** Opening Data block **
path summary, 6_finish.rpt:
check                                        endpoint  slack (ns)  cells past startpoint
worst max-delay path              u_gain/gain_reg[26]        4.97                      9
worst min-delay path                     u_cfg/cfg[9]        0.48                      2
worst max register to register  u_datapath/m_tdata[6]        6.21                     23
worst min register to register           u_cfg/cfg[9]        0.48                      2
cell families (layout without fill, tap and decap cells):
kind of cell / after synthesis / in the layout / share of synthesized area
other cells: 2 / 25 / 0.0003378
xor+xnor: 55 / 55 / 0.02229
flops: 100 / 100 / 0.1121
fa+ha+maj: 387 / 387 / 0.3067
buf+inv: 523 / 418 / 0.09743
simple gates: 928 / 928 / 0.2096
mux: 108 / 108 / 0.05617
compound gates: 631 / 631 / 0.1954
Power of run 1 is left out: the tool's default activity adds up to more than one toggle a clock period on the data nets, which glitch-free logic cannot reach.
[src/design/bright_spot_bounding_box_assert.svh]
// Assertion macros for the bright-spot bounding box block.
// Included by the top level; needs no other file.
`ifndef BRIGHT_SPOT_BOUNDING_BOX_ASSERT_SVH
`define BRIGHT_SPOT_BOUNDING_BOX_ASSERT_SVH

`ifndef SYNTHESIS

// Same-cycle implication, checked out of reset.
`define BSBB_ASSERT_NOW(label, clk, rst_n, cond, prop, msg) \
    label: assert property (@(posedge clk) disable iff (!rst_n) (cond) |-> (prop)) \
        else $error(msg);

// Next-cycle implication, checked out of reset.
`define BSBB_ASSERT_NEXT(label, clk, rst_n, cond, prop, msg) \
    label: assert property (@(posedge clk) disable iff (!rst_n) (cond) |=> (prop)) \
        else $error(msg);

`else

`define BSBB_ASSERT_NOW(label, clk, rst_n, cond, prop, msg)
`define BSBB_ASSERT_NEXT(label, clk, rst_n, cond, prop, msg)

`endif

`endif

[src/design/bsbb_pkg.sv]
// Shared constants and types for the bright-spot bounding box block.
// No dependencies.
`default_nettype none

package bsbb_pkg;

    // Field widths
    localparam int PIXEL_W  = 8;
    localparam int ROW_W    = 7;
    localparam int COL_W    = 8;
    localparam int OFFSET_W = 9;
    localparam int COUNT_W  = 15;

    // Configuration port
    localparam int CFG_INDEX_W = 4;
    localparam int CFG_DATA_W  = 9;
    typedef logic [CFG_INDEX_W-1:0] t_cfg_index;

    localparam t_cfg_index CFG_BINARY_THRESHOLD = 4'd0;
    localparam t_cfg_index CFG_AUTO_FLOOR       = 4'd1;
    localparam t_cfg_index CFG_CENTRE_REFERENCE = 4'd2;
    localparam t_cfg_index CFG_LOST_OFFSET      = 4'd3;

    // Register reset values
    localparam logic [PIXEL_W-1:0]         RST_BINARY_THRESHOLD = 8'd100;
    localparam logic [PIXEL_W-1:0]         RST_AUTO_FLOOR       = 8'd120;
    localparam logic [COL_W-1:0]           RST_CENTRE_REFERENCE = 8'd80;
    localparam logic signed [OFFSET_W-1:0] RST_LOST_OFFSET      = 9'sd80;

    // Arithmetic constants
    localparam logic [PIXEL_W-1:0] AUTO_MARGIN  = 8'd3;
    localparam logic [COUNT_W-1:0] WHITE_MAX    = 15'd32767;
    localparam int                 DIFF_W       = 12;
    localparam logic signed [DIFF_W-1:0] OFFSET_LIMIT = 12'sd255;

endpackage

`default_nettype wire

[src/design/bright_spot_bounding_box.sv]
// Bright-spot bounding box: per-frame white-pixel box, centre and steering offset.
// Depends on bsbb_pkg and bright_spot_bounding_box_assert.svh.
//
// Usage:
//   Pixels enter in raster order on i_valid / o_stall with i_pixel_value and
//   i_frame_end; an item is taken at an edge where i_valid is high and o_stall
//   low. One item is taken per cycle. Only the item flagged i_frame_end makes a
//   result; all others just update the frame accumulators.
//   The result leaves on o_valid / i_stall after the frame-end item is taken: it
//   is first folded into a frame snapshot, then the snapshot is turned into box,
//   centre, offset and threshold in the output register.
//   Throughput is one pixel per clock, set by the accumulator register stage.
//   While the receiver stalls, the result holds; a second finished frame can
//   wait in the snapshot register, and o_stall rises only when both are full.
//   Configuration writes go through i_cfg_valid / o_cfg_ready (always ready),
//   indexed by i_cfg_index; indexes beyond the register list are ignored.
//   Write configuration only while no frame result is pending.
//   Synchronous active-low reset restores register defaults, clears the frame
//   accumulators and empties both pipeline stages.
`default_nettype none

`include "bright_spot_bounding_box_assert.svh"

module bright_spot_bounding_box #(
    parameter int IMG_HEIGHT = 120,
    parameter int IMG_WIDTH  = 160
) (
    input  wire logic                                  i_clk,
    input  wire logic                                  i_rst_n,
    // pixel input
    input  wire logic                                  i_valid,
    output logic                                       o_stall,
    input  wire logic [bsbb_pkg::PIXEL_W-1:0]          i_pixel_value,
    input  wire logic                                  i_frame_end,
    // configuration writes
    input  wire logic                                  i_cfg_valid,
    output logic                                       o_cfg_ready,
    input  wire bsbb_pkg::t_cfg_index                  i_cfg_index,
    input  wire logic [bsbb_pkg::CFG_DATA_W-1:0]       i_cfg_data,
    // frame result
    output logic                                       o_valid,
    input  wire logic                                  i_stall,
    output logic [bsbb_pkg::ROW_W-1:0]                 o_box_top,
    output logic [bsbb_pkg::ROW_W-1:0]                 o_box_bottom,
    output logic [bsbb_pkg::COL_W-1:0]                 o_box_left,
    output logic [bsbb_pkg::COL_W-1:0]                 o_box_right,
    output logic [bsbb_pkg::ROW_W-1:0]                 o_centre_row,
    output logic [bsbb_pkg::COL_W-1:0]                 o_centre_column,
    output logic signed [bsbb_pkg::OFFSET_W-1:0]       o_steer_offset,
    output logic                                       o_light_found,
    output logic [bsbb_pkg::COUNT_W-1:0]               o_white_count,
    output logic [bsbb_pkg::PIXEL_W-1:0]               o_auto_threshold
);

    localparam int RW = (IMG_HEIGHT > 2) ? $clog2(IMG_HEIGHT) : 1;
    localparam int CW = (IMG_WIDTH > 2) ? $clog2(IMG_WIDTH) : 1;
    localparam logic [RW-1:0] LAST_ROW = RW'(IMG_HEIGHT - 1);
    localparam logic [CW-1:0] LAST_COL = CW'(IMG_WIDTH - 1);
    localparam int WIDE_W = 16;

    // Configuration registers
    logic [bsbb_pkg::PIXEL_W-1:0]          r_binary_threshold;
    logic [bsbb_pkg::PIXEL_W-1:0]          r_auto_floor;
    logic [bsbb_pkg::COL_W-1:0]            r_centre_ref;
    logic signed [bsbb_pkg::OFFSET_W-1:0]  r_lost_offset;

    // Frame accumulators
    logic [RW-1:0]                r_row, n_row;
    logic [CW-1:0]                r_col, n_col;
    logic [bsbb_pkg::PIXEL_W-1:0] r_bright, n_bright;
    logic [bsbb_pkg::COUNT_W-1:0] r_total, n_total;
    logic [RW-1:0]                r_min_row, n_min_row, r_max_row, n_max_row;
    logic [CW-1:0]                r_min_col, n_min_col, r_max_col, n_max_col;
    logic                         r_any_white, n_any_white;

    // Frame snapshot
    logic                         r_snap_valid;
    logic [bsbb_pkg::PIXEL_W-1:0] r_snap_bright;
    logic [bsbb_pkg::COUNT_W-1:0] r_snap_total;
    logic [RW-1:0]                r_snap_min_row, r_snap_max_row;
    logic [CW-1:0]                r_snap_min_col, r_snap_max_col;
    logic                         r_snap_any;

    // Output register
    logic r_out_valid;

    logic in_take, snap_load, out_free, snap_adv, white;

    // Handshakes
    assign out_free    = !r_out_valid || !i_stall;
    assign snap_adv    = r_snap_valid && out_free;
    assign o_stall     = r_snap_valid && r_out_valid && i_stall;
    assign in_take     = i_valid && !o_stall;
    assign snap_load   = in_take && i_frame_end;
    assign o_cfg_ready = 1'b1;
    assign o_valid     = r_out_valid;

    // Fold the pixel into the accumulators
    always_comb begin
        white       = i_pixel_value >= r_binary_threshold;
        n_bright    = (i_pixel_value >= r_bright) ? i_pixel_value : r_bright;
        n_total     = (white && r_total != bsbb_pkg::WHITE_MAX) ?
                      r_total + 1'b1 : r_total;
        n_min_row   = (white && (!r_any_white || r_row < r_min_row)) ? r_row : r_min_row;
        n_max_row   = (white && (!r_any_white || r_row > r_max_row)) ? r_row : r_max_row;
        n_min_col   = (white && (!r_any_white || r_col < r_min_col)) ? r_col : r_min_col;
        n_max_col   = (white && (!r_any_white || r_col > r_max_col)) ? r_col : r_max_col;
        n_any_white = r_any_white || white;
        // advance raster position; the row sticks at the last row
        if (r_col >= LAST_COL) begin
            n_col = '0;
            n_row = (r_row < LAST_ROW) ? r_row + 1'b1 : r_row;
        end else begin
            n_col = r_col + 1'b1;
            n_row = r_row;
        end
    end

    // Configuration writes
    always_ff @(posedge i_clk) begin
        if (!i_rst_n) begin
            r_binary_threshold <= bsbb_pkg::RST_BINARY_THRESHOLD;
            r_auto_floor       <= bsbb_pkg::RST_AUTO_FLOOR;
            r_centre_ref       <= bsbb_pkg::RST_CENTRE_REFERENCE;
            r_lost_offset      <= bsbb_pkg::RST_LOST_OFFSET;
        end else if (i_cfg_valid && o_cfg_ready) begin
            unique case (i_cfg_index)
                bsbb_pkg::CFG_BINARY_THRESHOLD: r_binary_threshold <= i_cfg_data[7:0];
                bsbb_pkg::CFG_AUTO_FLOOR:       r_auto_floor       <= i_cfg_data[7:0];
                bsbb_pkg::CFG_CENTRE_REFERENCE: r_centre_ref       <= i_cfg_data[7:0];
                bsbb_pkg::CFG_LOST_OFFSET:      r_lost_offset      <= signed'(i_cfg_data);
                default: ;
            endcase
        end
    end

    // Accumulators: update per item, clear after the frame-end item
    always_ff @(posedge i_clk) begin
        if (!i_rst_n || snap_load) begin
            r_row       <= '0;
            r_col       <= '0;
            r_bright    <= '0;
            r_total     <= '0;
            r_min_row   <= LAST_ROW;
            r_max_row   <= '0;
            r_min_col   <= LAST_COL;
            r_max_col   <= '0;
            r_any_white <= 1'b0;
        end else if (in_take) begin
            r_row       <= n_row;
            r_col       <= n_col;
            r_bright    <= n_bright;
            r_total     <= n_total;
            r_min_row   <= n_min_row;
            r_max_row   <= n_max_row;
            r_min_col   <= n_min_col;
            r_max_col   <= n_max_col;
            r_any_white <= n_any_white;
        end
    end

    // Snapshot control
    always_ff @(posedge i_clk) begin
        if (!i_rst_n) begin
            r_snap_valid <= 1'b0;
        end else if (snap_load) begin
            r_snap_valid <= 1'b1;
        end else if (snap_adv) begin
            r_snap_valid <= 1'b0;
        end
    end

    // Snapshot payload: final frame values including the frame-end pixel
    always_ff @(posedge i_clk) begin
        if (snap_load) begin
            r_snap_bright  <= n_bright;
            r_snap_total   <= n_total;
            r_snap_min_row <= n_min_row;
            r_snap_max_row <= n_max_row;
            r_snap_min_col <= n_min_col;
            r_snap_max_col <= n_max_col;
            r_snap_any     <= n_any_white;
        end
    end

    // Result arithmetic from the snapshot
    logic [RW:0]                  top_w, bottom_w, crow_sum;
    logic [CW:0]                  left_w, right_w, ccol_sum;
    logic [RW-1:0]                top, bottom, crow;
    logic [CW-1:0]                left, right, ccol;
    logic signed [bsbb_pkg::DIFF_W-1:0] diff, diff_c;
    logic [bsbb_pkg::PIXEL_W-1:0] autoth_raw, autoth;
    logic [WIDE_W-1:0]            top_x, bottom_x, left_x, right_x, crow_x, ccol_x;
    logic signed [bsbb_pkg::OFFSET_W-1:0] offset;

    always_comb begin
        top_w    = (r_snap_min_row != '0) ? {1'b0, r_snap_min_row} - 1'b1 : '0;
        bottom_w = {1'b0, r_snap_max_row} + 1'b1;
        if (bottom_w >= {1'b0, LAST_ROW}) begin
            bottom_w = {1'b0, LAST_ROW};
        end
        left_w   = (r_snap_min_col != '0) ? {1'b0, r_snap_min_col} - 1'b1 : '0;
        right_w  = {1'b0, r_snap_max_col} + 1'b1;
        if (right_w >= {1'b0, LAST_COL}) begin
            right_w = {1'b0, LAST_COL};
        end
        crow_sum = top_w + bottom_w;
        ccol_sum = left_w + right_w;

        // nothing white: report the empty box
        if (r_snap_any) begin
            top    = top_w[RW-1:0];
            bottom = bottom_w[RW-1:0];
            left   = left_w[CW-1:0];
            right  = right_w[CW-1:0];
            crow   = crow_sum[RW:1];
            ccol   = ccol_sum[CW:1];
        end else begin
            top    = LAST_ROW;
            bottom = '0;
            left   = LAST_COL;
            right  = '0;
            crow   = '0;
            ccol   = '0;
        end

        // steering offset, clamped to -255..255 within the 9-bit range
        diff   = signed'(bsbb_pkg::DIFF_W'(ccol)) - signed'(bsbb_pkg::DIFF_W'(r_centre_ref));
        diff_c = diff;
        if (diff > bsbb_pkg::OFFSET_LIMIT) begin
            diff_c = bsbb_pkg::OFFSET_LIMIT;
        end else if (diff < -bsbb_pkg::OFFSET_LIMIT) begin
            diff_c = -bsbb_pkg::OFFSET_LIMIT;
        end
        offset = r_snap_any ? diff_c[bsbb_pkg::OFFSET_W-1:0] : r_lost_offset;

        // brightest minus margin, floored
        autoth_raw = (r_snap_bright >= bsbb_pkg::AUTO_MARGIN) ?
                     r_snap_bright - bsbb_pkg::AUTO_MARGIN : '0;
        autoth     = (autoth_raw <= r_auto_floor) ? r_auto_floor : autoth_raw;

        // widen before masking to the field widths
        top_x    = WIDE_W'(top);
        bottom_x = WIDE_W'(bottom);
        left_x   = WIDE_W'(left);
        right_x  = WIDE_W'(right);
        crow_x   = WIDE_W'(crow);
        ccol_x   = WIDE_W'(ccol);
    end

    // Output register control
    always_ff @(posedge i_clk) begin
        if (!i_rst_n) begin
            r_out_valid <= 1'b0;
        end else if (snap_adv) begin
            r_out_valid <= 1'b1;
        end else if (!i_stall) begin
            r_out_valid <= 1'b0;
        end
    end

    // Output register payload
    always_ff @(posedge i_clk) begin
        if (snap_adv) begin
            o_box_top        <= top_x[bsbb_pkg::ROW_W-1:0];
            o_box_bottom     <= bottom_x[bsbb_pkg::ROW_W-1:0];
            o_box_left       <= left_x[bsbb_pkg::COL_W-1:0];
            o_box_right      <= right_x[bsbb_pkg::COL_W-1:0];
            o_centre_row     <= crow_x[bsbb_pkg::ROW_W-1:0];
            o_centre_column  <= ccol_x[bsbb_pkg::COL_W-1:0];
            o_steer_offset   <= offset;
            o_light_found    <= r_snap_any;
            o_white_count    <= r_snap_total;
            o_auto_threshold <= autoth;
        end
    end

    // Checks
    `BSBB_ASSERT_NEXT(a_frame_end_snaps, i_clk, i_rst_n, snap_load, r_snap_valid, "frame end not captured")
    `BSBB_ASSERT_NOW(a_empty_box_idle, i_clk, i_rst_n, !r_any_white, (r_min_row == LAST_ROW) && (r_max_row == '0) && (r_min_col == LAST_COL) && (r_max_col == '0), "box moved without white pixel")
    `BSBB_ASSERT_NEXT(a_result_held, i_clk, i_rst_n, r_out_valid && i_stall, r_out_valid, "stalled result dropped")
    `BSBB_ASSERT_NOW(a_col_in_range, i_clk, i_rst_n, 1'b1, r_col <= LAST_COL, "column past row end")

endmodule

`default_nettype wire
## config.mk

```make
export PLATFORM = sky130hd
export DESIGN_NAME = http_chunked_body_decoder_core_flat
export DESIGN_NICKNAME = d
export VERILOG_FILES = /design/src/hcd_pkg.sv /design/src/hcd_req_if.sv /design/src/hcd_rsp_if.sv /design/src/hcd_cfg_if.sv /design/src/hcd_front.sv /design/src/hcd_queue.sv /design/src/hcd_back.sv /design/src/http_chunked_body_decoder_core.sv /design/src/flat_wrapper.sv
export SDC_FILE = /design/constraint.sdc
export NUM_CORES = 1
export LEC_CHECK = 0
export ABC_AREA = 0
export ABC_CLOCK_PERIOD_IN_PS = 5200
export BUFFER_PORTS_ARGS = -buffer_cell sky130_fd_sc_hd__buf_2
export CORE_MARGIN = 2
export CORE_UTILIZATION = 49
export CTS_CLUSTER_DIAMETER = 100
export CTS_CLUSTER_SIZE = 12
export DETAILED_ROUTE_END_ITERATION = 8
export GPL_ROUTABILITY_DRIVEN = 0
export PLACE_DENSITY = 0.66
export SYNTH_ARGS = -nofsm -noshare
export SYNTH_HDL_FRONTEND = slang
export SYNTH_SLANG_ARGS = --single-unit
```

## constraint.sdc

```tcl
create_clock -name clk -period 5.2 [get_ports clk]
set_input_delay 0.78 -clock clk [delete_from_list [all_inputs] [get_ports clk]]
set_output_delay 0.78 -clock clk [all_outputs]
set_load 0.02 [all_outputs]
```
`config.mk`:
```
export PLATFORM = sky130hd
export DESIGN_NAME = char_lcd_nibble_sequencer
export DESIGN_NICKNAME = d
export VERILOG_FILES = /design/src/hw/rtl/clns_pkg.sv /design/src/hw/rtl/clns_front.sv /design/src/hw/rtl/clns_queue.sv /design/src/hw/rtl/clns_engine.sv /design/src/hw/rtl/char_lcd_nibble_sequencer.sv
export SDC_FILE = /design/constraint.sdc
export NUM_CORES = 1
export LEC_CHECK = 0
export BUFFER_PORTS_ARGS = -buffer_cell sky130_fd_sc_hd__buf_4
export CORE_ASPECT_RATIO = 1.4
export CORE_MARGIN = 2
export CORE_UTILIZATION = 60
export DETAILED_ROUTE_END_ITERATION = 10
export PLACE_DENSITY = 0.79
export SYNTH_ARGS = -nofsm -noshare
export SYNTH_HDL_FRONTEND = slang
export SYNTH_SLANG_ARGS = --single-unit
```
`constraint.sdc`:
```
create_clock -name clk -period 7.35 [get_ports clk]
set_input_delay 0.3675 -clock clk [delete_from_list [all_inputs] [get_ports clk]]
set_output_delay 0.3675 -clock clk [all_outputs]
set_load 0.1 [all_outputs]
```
** Closing Data block **
Copy out only the lines running from the beginning of the data to the line with "[src/design/bsbb_pkg.sv]", both ends included.

Solution
path summary, 6_finish.rpt:
check                                        endpoint  slack (ns)  cells past startpoint
worst max-delay path              u_gain/gain_reg[26]        4.97                      9
worst min-delay path                     u_cfg/cfg[9]        0.48                      2
worst max register to register  u_datapath/m_tdata[6]        6.21                     23
worst min register to register           u_cfg/cfg[9]        0.48                      2
cell families (layout without fill, tap and decap cells):
kind of cell / after synthesis / in the layout / share of synthesized area
other cells: 2 / 25 / 0.0003378
xor+xnor: 55 / 55 / 0.02229
flops: 100 / 100 / 0.1121
fa+ha+maj: 387 / 387 / 0.3067
buf+inv: 523 / 418 / 0.09743
simple gates: 928 / 928 / 0.2096
mux: 108 / 108 / 0.05617
compound gates: 631 / 631 / 0.1954
Power of run 1 is left out: the tool's default activity adds up to more than one toggle a clock period on the data nets, which glitch-free logic cannot reach.
[src/design/bright_spot_bounding_box_assert.svh]
// Assertion macros for the bright-spot bounding box block.
// Included by the top level; needs no other file.
`ifndef BRIGHT_SPOT_BOUNDING_BOX_ASSERT_SVH
`define BRIGHT_SPOT_BOUNDING_BOX_ASSERT_SVH

`ifndef SYNTHESIS

// Same-cycle implication, checked out of reset.
`define BSBB_ASSERT_NOW(label, clk, rst_n, cond, prop, msg) \
    label: assert property (@(posedge clk) disable iff (!rst_n) (cond) |-> (prop)) \
        else $error(msg);

// Next-cycle implication, checked out of reset.
`define BSBB_ASSERT_NEXT(label, clk, rst_n, cond, prop, msg) \
    label: assert property (@(posedge clk) disable iff (!rst_n) (cond) |=> (prop)) \
        else $error(msg);

`else

`define BSBB_ASSERT_NOW(label, clk, rst_n, cond, prop, msg)
`define BSBB_ASSERT_NEXT(label, clk, rst_n, cond, prop, msg)

`endif

`endif

[src/design/bsbb_pkg.sv]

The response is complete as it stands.